Source data: Begin

===== src/rtl/tl_ul_pkg.sv =====
// Shared TileLink-UL definitions for the source arbiter: opcodes, default field widths
// and a constant clog2 used when sizing the requester-index field.
package tl_ul_pkg;

  typedef enum logic [2:0] {
    A_PUT_FULL_DATA    = 3'd0,
    A_PUT_PARTIAL_DATA = 3'd1,
    A_GET              = 3'd4
  } tl_a_op_e;

  typedef enum logic [2:0] {
    D_ACCESS_ACK      = 3'd0,
    D_ACCESS_ACK_DATA = 3'd1
  } tl_d_op_e;

  localparam int TL_ADDR_W   = 64;
  localparam int TL_DATA_W   = 64;
  localparam int TL_SOURCE_W = 3;
  localparam int TL_OPCODE_W = 3;
  localparam int TL_PARAM_W  = 3;
  localparam int TL_SIZE_W   = 8;
  localparam int TL_SINK_W   = 3;

  function automatic int clog2(input int n);
    int r;
    r = 0;
    for (int i = 0; i < 31; i++) begin
      if ((1 << i) < n) r = i + 1;
    end
    return r;
  endfunction

endpackage
--- config.mk ---
export PLATFORM = sky130hd
export DESIGN_NAME = dac_spi_tx
export DESIGN_NICKNAME = d
export VERILOG_FILES = /design/src/rtl/dac_spi_tx.sv
export SDC_FILE = /design/constraint.sdc
export NUM_CORES = 1
export LEC_CHECK = 0
export BUFFER_PORTS_ARGS = -buffer_cell sky130_fd_sc_hd__buf_2
export CELL_PAD_IN_SITES_DETAIL_PLACEMENT = 2
export CELL_PAD_IN_SITES_GLOBAL_PLACEMENT = 2
export CORE_MARGIN = 2
export CORE_UTILIZATION = 33
export DETAILED_ROUTE_END_ITERATION = 10
export PLACE_DENSITY_LB_ADDON = 0.12
export REMOVE_ABC_BUFFERS = 1
export SYNTH_ARGS = -nofsm -noshare
export SYNTH_HDL_FRONTEND = slang
export SYNTH_SLANG_ARGS = --single-unit
--- constraint.sdc ---
create_clock -name sysclk -period 1.9 [get_ports sysclk]
set_clock_uncertainty 0.2 [all_clocks]
set_input_delay 0 -clock sysclk [delete_from_list [all_inputs] [get_ports sysclk]]
set_output_delay 0 -clock sysclk [all_outputs]
set_load 0.03 [all_outputs]
<file path="src/rtl/branch_unit.sv">
// rtl/branch_unit.sv - branch resolution in EX, 2-bit counter predictor for IF, perf counters
// Resolution results are registered; the predictor lookup is combinational with no bypass.
module branch_unit #(
  parameter int DATA_W    = 32,
  parameter int PC_W      = 32,
  parameter int BHT_DEPTH = 64,
  parameter int CNT_W     = 16
) (
  input  logic              clk,
  input  logic              rst_n,
  input  logic [PC_W-1:0]   if_pc,
  output logic              if_pred_taken,
  input  logic              ex_valid,
  input  logic [PC_W-1:0]   ex_pc,
  input  logic [3:0]        ALUop,
  input  logic              branch,
  input  logic              jump,
  input  logic              ex_pred_taken,
  input  logic [DATA_W-1:0] RegoutA,
  input  logic [DATA_W-1:0] RegoutB,
  output logic              PCsrc,
  output logic              res_valid,
  output logic              mispredict,
  output logic [CNT_W-1:0]  branch_cnt,
  output logic [CNT_W-1:0]  mispred_cnt
);

  localparam int IDX_W = $clog2(BHT_DEPTH);

  logic [1:0]       bht [BHT_DEPTH];
  logic [IDX_W-1:0] if_idx;
  logic [IDX_W-1:0] ex_idx;
  logic             cond;
  logic             legal;
  logic             is_br;
  logic             is_jmp;
  logic             upd;
  logic             taken;
  logic             mis;
  logic [1:0]       cur_ctr;
  logic [1:0]       nxt_ctr;

  assign if_idx        = if_pc[IDX_W+1:2];
  assign ex_idx        = ex_pc[IDX_W+1:2];
  assign if_pred_taken = bht[if_idx][1];

  always_comb begin
    cond  = 1'b0;
    legal = 1'b1;
    case (ALUop)
      4'b0001: cond = ($signed(RegoutA) == $signed(RegoutB));
      4'b0110: cond = ($signed(RegoutA) != $signed(RegoutB));
      4'b0010: cond = !RegoutA[DATA_W-1];
      4'b0101: cond = RegoutA[DATA_W-1];
      4'b0011: cond = !RegoutA[DATA_W-1] && (RegoutA != '0);
      4'b0100: cond = RegoutA[DATA_W-1] || (RegoutA == '0);
      default: legal = 1'b0;
    endcase
  end

  always_comb begin
    is_br   = ex_valid & branch;
    is_jmp  = ex_valid & jump & ~branch;
    upd     = is_br & legal;
    taken   = is_br ? (legal & cond) : is_jmp;
    mis     = upd & (cond != ex_pred_taken);
    cur_ctr = bht[ex_idx];
    nxt_ctr = cur_ctr;
    if (cond) begin
      if (cur_ctr != 2'b11) nxt_ctr = cur_ctr + 2'b01;
    end else begin
      if (cur_ctr != 2'b00) nxt_ctr = cur_ctr - 2'b01;
    end
  end

  always_ff @(posedge clk) begin
    if (!rst_n) begin
      for (int i = 0; i < BHT_DEPTH; i++) bht[i] <= 2'b01;
      PCsrc       <= 1'b0;
      res_valid   <= 1'b0;
      mispredict  <= 1'b0;
      branch_cnt  <= '0;
      mispred_cnt <= '0;
    end else begin
      PCsrc      <= taken;
      res_valid  <= is_br | is_jmp;
      mispredict <= mis;
      if (upd) bht[ex_idx] <= nxt_ctr;
      if (upd && (branch_cnt != '1)) branch_cnt <= branch_cnt + CNT_W'(1);
      if (mis && (mispred_cnt != '1)) mispred_cnt <= mispred_cnt + CNT_W'(1);
    end
  end

endmodule

</file>
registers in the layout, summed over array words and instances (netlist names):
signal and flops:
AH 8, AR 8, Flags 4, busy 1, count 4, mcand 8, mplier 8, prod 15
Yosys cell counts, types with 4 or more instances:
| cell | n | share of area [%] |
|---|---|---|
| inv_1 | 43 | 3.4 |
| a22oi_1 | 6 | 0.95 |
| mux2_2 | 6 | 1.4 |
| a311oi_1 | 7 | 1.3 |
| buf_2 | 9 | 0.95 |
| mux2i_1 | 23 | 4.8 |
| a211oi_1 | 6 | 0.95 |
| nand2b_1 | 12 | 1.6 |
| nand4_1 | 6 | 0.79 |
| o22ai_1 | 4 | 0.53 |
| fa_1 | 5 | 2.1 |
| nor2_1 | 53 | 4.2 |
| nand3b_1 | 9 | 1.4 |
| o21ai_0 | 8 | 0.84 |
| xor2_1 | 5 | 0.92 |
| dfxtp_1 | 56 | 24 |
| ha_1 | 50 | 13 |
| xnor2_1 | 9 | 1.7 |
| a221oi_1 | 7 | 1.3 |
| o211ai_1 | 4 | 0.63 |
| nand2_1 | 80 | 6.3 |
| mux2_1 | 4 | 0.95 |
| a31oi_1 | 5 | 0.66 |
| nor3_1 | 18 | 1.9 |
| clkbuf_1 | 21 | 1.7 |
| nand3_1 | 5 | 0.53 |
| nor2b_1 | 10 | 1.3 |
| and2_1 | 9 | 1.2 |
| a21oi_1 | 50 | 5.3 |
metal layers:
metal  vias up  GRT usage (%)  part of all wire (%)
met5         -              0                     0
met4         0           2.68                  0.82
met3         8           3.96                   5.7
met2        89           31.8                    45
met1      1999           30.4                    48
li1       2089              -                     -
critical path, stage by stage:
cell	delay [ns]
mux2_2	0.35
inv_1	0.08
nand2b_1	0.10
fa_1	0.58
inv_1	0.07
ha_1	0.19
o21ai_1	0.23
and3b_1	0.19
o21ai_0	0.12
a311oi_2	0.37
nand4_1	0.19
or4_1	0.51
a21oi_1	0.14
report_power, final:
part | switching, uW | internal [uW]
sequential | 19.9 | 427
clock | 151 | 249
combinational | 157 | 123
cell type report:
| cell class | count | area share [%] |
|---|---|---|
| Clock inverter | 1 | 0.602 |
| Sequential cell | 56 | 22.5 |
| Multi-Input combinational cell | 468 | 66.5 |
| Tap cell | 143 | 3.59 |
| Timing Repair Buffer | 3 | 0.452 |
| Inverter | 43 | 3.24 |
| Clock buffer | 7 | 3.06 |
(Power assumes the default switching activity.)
`src/rtl/hall_decoder.sv`:
```
// Hall-sensor receiver: synchronises, glitch-filters and sequence-checks the three
// hall lines into a step index, direction and step event, and times step-to-step periods.
module hall_decoder #(
    parameter int unsigned K_FILTER_LEN   = 4,
    parameter int unsigned K_PERIOD_WIDTH = 16
) (
    input  logic                      i_clk,
    input  logic                      i_rst,
    input  logic [2:0]                i_hall,
    input  logic                      i_hall_polarity_rev,
    input  logic                      i_clear_error,
    output logic [2:0]                o_step,
    output logic                      o_step_valid,
    output logic                      o_step_event,
    output logic                      o_direction,
    output logic                      o_hall_error,
    output logic [K_PERIOD_WIDTH-1:0] o_period,
    output logic                      o_period_valid,
    output logic                      o_stalled
);
    localparam int unsigned CNT_W = 4;
    localparam logic [CNT_W-1:0] FILT_MAX = CNT_W'(K_FILTER_LEN);
    localparam logic [K_PERIOD_WIDTH-1:0] PER_MAX = '1;
    localparam logic [K_PERIOD_WIDTH-1:0] PER_ONE = K_PERIOD_WIDTH'(1);

    typedef enum logic {ST_IDLE = 1'b0, ST_LOCKED = 1'b1} state_t;

    state_t                    state_q, state_d;
    logic [2:0]                sync1_q, sync1_d, sync2_q, sync2_d;
    logic [2:0]                cand_q, cand_d, acc_q, acc_d;
    logic [CNT_W-1:0]          stab_q, stab_d;
    logic [2:0]                step_q, step_d;
    logic                      step_valid_q, step_valid_d;
    logic                      step_event_q, step_event_d;
    logic                      direction_q, direction_d;
    logic                      hall_error_q, hall_error_d;
    logic [K_PERIOD_WIDTH-1:0] per_cnt_q, per_cnt_d;
    logic [K_PERIOD_WIDTH-1:0] period_q, period_d;
    logic                      period_valid_q, period_valid_d;
    logic                      stalled_q, stalled_d;
    logic                      have_evt_q, have_evt_d;

    logic       accept, code_valid, evt, evt_dir, err_set;
    logic [2:0] code_step;

    // {valid, step} for a hall code; 000 and 111 are illegal
    function automatic logic [3:0] hall_map(input logic [2:0] h);
        case (h)
            3'b001:  return {1'b1, 3'd0};
            3'b011:  return {1'b1, 3'd1};
            3'b010:  return {1'b1, 3'd2};
            3'b110:  return {1'b1, 3'd3};
            3'b100:  return {1'b1, 3'd4};
            3'b101:  return {1'b1, 3'd5};
            default: return 4'b0000;
        endcase
    endfunction

    function automatic logic [2:0] step_inc(input logic [2:0] s);
        return (s == 3'd5) ? 3'd0 : s + 3'd1;
    endfunction

    function automatic logic [2:0] step_dec(input logic [2:0] s);
        return (s == 3'd0) ? 3'd5 : s - 3'd1;
    endfunction

    always_comb begin
        sync1_d        = i_hall;
        sync2_d        = sync1_q;
        cand_d         = sync2_q;
        state_d        = state_q;
        step_d         = step_q;
        step_valid_d   = step_valid_q;
        step_event_d   = 1'b0;
        direction_d    = direction_q;
        period_d       = period_q;
        period_valid_d = period_valid_q;
        have_evt_d     = have_evt_q;
        evt            = 1'b0;
        evt_dir        = 1'b0;
        err_set        = 1'b0;
        per_cnt_d      = (per_cnt_q == PER_MAX) ? PER_MAX : per_cnt_q + PER_ONE;

        // stability filter: a code must sit unchanged for K_FILTER_LEN samples
        if (sync2_q != cand_q) begin
            stab_d = CNT_W'(1);
        end else if (stab_q >= FILT_MAX) begin
            stab_d = FILT_MAX;
        end else begin
            stab_d = stab_q + CNT_W'(1);
        end
        accept = (stab_d == FILT_MAX) && (cand_d != acc_q);
        acc_d  = accept ? cand_d : acc_q;
        {code_valid, code_step} = hall_map(cand_d);

        if (accept) begin
            if (state_q == ST_IDLE) begin
                if (code_valid) begin
                    step_d       = code_step;
                    step_valid_d = 1'b1;
                    state_d      = ST_LOCKED;
                    per_cnt_d    = PER_ONE;
                    have_evt_d   = 1'b0;
                end else begin
                    err_set = 1'b1;
                end
            end else begin
                if (!code_valid) begin
                    err_set        = 1'b1;
                    step_valid_d   = 1'b0;
                    period_valid_d = 1'b0;
                    state_d        = ST_IDLE;
                end else if (code_step == step_inc(step_q)) begin
                    evt     = 1'b1;
                    evt_dir = i_hall_polarity_rev;
                end else if (code_step == step_dec(step_q)) begin
                    evt     = 1'b1;
                    evt_dir = ~i_hall_polarity_rev;
                end else begin
                    err_set        = 1'b1;
                    step_d         = code_step;
                    period_valid_d = 1'b0;
                    have_evt_d     = 1'b0;
                end
            end
        end

        // a period is trusted only between two same-direction, unsaturated events
        if (evt) begin
            step_d         = code_step;
            step_event_d   = 1'b1;
            direction_d    = evt_dir;
            period_d       = per_cnt_q;
            per_cnt_d      = PER_ONE;
            period_valid_d = have_evt_q && (evt_dir == direction_q) && (per_cnt_q != PER_MAX);
            have_evt_d     = 1'b1;
        end

        stalled_d = (state_d == ST_LOCKED) && (per_cnt_d == PER_MAX);
        if (stalled_d) begin
            period_valid_d = 1'b0;
        end

        hall_error_d = hall_error_q;
        if (i_clear_error) begin
            hall_error_d = 1'b0;
        end
        if (err_set) begin
            hall_error_d = 1'b1;
        end
    end

    always_ff @(posedge i_clk or posedge i_rst) begin
        if (i_rst) begin
            state_q        <= ST_IDLE;
            sync1_q        <= '0;
            sync2_q        <= '0;
            cand_q         <= '0;
            acc_q          <= '0;
            stab_q         <= '0;
            step_q         <= '0;
            step_valid_q   <= 1'b0;
            step_event_q   <= 1'b0;
            direction_q    <= 1'b0;
            hall_error_q   <= 1'b0;
            per_cnt_q      <= '0;
            period_q       <= '0;
            period_valid_q <= 1'b0;
            stalled_q      <= 1'b0;
            have_evt_q     <= 1'b0;
        end else begin
            state_q        <= state_d;
            sync1_q        <= sync1_d;
            sync2_q        <= sync2_d;
            cand_q         <= cand_d;
            acc_q          <= acc_d;
            stab_q         <= stab_d;
            step_q         <= step_d;
            step_valid_q   <= step_valid_d;
            step_event_q   <= step_event_d;
            direction_q    <= direction_d;
            hall_error_q   <= hall_error_d;
            per_cnt_q      <= per_cnt_d;
            period_q       <= period_d;
            period_valid_q <= period_valid_d;
            stalled_q      <= stalled_d;
            have_evt_q     <= have_evt_d;
        end
    end

    assign o_step         = step_q;
    assign o_step_valid   = step_valid_q;
    assign o_step_event   = step_event_q;
    assign o_direction    = direction_q;
    assign o_hall_error   = hall_error_q;
    assign o_period       = period_q;
    assign o_period_valid = period_valid_q;
    assign o_stalled      = stalled_q;

endmodule
```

Source data: End

# [Work instructions]
Match on "metal": copy every line in the records that has it.

# [Expected output]
metal layers:
metal  vias up  GRT usage (%)  part of all wire (%)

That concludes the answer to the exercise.